Holding cash as a safety net
Let's go back to the beginning where we asked how much cash is enough.
Typically, financial advisors suggest keeping three to six months’ worth of living expenses in cash on hand if you’re employed, more if you’re retired.
In theory that should be enough to cover unexpected expenses like the boiler blowing, without you having to dip into your investments.
But averages are not really very helpful because we all have different circumstances.
For example, you might work in a sector of the economy where finding another job is relatively easy. Or you might have outgoings that can be reduced for a temporary period.
When thinking about the size of your cash savings there are a number of things to consider and we recommend you ask yourself the following questions.
These questions are not exhaustive by any means, and are meant only as a guide.
1. Are my expenses flexible or fixed?
If push came to shove we could all make do without a holiday, the cinema, or even weekly drinks with friends.
But clearly there are some expenses that are fixed. Rent / mortgage, utility bills, childcare costs are all examples. We advise making a list and categorising expenses into ones that you can live without and ones you can’t.

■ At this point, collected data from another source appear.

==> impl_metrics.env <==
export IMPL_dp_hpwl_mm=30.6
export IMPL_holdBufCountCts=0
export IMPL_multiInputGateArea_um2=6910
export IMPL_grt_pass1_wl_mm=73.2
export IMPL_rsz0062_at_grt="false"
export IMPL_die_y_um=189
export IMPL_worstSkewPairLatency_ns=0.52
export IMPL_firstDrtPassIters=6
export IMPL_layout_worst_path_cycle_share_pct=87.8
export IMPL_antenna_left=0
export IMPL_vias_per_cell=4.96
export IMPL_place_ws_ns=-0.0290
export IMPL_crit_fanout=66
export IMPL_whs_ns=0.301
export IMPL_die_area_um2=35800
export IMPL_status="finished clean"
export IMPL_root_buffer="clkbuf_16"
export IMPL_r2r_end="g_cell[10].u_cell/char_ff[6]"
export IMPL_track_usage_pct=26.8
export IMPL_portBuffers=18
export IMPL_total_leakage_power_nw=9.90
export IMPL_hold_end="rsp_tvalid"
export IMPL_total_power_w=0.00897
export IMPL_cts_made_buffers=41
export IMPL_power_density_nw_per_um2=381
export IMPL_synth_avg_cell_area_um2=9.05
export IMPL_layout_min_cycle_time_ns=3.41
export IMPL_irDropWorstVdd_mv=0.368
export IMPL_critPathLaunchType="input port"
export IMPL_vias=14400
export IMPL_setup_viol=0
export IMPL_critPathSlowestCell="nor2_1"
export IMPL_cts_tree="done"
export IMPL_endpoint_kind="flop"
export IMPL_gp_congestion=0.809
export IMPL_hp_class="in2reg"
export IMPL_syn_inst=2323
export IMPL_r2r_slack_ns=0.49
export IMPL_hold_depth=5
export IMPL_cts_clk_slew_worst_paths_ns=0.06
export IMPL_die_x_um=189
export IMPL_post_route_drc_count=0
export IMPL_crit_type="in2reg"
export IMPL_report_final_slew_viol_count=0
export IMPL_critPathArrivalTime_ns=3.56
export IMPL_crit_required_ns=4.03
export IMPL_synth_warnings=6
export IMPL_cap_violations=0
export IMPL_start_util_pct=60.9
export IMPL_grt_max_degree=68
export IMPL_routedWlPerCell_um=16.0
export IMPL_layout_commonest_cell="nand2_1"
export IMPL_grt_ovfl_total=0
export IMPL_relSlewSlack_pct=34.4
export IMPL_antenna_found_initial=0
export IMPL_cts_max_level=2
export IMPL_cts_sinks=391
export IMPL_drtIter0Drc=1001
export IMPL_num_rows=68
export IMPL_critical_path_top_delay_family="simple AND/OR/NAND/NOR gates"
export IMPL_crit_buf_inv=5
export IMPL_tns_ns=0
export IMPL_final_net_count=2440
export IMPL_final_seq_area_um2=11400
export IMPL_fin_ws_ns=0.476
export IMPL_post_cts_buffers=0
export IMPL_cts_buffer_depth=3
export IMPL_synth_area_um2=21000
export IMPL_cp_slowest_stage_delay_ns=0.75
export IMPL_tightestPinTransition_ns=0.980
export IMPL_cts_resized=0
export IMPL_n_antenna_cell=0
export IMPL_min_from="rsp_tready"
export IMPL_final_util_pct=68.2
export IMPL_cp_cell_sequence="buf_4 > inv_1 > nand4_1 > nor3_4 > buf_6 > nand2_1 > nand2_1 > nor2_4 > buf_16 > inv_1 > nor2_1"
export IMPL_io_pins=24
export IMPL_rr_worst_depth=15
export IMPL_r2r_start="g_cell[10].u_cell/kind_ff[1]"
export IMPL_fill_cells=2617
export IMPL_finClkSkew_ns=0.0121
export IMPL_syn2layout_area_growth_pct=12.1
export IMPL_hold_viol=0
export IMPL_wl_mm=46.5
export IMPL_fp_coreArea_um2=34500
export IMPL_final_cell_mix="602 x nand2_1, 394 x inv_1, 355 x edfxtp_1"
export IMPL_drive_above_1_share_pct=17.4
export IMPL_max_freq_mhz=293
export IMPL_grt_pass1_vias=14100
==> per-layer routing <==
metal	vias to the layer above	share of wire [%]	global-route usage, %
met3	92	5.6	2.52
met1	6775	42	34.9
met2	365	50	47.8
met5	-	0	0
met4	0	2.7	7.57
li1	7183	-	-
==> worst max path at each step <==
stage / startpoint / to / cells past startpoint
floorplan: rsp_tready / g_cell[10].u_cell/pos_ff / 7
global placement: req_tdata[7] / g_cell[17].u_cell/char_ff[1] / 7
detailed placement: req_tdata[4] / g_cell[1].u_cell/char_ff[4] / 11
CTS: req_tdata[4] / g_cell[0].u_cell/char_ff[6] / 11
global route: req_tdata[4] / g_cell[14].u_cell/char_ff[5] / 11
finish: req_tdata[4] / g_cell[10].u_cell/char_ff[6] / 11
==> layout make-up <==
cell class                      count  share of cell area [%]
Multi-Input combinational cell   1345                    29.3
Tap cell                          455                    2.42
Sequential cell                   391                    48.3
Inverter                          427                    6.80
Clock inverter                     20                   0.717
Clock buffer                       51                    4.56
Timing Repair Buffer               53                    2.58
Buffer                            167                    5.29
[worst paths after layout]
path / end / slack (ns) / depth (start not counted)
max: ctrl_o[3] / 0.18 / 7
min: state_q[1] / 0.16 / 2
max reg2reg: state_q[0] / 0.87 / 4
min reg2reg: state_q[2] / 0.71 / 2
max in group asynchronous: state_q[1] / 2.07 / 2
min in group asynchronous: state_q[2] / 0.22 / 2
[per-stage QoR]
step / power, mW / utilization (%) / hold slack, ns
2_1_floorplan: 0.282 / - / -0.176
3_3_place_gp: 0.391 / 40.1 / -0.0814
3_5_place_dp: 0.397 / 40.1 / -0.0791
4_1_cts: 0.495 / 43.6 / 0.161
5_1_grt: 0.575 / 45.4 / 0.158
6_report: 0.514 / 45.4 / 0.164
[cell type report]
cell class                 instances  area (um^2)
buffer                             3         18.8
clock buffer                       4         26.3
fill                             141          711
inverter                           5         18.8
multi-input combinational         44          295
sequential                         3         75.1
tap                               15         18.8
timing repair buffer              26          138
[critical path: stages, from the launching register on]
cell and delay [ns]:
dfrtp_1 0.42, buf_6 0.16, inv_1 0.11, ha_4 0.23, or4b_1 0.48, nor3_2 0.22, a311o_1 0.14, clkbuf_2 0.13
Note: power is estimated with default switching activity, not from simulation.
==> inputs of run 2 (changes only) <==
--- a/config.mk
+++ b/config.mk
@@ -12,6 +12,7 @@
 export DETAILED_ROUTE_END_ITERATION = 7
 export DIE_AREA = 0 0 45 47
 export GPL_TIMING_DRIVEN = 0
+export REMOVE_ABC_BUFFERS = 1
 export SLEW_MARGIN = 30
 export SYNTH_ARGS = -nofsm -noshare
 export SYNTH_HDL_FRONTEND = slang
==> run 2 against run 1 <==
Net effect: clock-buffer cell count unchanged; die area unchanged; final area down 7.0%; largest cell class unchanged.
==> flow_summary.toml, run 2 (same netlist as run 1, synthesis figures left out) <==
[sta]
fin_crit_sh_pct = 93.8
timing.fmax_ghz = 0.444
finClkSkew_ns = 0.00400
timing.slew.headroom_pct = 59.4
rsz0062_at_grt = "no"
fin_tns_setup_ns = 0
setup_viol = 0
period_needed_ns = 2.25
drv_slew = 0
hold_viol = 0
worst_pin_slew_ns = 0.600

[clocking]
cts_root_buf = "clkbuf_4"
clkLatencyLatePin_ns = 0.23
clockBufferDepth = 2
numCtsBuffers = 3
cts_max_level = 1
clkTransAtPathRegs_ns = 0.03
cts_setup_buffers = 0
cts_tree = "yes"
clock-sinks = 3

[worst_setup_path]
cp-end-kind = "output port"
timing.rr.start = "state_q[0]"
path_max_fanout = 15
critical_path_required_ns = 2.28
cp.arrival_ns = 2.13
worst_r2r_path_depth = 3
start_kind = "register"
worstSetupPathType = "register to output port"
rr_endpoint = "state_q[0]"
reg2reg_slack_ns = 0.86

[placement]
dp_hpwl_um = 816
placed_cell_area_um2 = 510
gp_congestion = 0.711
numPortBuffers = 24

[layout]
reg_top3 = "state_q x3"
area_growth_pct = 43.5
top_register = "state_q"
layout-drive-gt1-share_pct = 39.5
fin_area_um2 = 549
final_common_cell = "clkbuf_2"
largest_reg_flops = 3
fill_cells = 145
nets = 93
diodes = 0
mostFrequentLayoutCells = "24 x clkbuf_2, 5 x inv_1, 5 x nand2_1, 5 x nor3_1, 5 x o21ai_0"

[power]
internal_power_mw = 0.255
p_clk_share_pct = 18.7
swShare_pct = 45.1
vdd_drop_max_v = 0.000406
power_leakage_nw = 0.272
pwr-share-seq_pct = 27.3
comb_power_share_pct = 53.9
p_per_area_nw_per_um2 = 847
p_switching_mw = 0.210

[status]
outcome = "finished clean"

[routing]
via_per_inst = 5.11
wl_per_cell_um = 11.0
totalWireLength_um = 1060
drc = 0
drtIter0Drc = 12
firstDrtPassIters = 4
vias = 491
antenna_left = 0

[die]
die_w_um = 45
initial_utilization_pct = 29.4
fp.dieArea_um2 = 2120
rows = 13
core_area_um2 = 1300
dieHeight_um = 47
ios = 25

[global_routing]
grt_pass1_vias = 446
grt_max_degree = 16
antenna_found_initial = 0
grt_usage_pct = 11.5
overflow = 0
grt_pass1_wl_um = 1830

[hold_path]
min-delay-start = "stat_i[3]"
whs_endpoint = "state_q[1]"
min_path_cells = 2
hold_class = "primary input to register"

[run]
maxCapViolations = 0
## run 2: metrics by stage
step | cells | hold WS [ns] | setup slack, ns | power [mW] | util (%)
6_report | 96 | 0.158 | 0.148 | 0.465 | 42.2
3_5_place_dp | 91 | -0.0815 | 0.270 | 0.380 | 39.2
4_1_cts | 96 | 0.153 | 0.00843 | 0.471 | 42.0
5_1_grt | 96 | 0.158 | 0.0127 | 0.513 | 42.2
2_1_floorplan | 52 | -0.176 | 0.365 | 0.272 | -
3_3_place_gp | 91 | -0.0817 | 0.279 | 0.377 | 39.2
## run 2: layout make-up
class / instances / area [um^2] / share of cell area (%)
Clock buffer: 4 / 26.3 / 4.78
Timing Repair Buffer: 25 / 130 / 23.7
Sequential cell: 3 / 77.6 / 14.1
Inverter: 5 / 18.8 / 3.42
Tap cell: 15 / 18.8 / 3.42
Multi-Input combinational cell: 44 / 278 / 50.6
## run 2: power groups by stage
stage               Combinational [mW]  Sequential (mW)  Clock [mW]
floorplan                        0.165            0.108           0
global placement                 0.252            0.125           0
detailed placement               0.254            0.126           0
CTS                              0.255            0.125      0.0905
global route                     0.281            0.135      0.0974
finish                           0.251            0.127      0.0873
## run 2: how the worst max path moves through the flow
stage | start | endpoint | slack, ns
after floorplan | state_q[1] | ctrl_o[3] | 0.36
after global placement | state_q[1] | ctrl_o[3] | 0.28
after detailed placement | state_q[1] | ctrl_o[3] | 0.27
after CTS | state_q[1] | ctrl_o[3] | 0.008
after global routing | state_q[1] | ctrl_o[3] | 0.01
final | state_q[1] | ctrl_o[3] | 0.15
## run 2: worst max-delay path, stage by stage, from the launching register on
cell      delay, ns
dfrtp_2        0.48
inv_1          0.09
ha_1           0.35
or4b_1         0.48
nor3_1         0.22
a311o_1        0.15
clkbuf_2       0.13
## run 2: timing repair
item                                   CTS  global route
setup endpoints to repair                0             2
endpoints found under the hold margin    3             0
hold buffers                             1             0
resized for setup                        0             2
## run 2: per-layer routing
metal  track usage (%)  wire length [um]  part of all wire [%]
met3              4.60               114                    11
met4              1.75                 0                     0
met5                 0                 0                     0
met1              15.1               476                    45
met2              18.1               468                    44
File: config.mk
export PLATFORM = sky130hd
export DESIGN_NAME = shortest_remaining_time_scheduler_unit
export DESIGN_NICKNAME = d
export VERILOG_FILES = /design/src/rtl/srt_pkg.sv /design/src/rtl/srt_table.sv /design/src/rtl/shortest_remaining_time_scheduler_unit.sv
export SDC_FILE = /design/constraint.sdc
export NUM_CORES = 1
export LEC_CHECK = 0
export ABC_AREA = 1
export BUFFER_PORTS_ARGS = -buffer_cell sky130_fd_sc_hd__buf_2
export CAP_MARGIN = 20
export CORE_MARGIN = 2
export CORE_UTILIZATION = 55
export CTS_BUF_LIST = sky130_fd_sc_hd__clkbuf_4 sky130_fd_sc_hd__clkbuf_8
export DETAILED_ROUTE_END_ITERATION = 12
export GPL_TIMING_DRIVEN = 0
export PLACE_DENSITY = 0.86
export REMOVE_ABC_BUFFERS = 1
export SETUP_SLACK_MARGIN = 0.2
export SLEW_MARGIN = 10
export SYNTH_ARGS = -nofsm -noshare
export SYNTH_HDL_FRONTEND = slang
export SYNTH_SLANG_ARGS = --single-unit
export TNS_END_PERCENT = 5
File: constraint.sdc
create_clock -name clk -period 6 [get_ports clk]
set_input_delay 1.5 -clock clk [delete_from_list [all_inputs] [get_ports clk]]
set_output_delay 1.5 -clock clk [all_outputs]
set_load 0.1 [all_outputs]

In general the higher the level of fixed expenses you have the more cash you will need on hand to cover you if things were to go awry.
2. What are my lifestyle requirements?
Similar to question number one, some of us can easily live on necessities, while others can’t imagine being starved of the finer things in life.
It's fine to build in an allowance for some luxuries. But remember the more you hold in cash the less you have for your investment portfolio working towards growing your wealth.
3. What is your employment situation?
There are a couple things to consider when it comes to your employment situation. The first is how stable your job is. If you are never likely to lose your job, you could hold less cash in reserve. The opposite is obviously true.
How you are paid also matters. If you rely more on performance based pay that is variable you might want to consider more of a cash reserve. You might be on the crest of a bonus wave right now but that could dry up at some point.
4. What is your attitude to risk?
This is where the amount of cash you hold does overlap with your overall asset mix, including investments.
Investing to grow your wealth comes with a degree of risk that you might lose some of the money you put in. As we have already discussed, though, over the long run the odds are pretty decent that stock markets will continue to rise, as they have done in the past.
But there is no such thing as a free lunch. You can’t generate a positive investment return without taking at least some risk.
For some, the idea of losses is just too unbearable even if in the near-term. As we have pointed out, cash does lose over time due to inflation but at least there is a relative certainty to it. You know how much you will lose and it doesn’t come with the volatility attached to the stock market.
5. What stage in life are you at?
This question also overlaps with the concept of asset mix. As we get older, by definition, we have a shorter time horizon.
This means that we have a reduced appetite for risk, because there is less time for us to recoup any near-term losses. Most advisors recommend that the proportion of lower risk assets we hold increase over time.
Cash is the ultimate low risk asset.
So as you advance in life, you might want a larger cash reserve to protect the wealth that you have built over the years via investing.
Holding cash could be dangerous
Learn how much you need to retire
So, how much cash? It depends on you
When you have settled on a level of cash that lets you sleep at night, and should take care of nasty surprises, the rest can be invested to build your wealth over the long-term.
Hopefully, as you approach retirement, you will be in a position to consider protecting your wealth. And at that point, we will join you on the beach and toast a successful investing journey with a cocktail or two.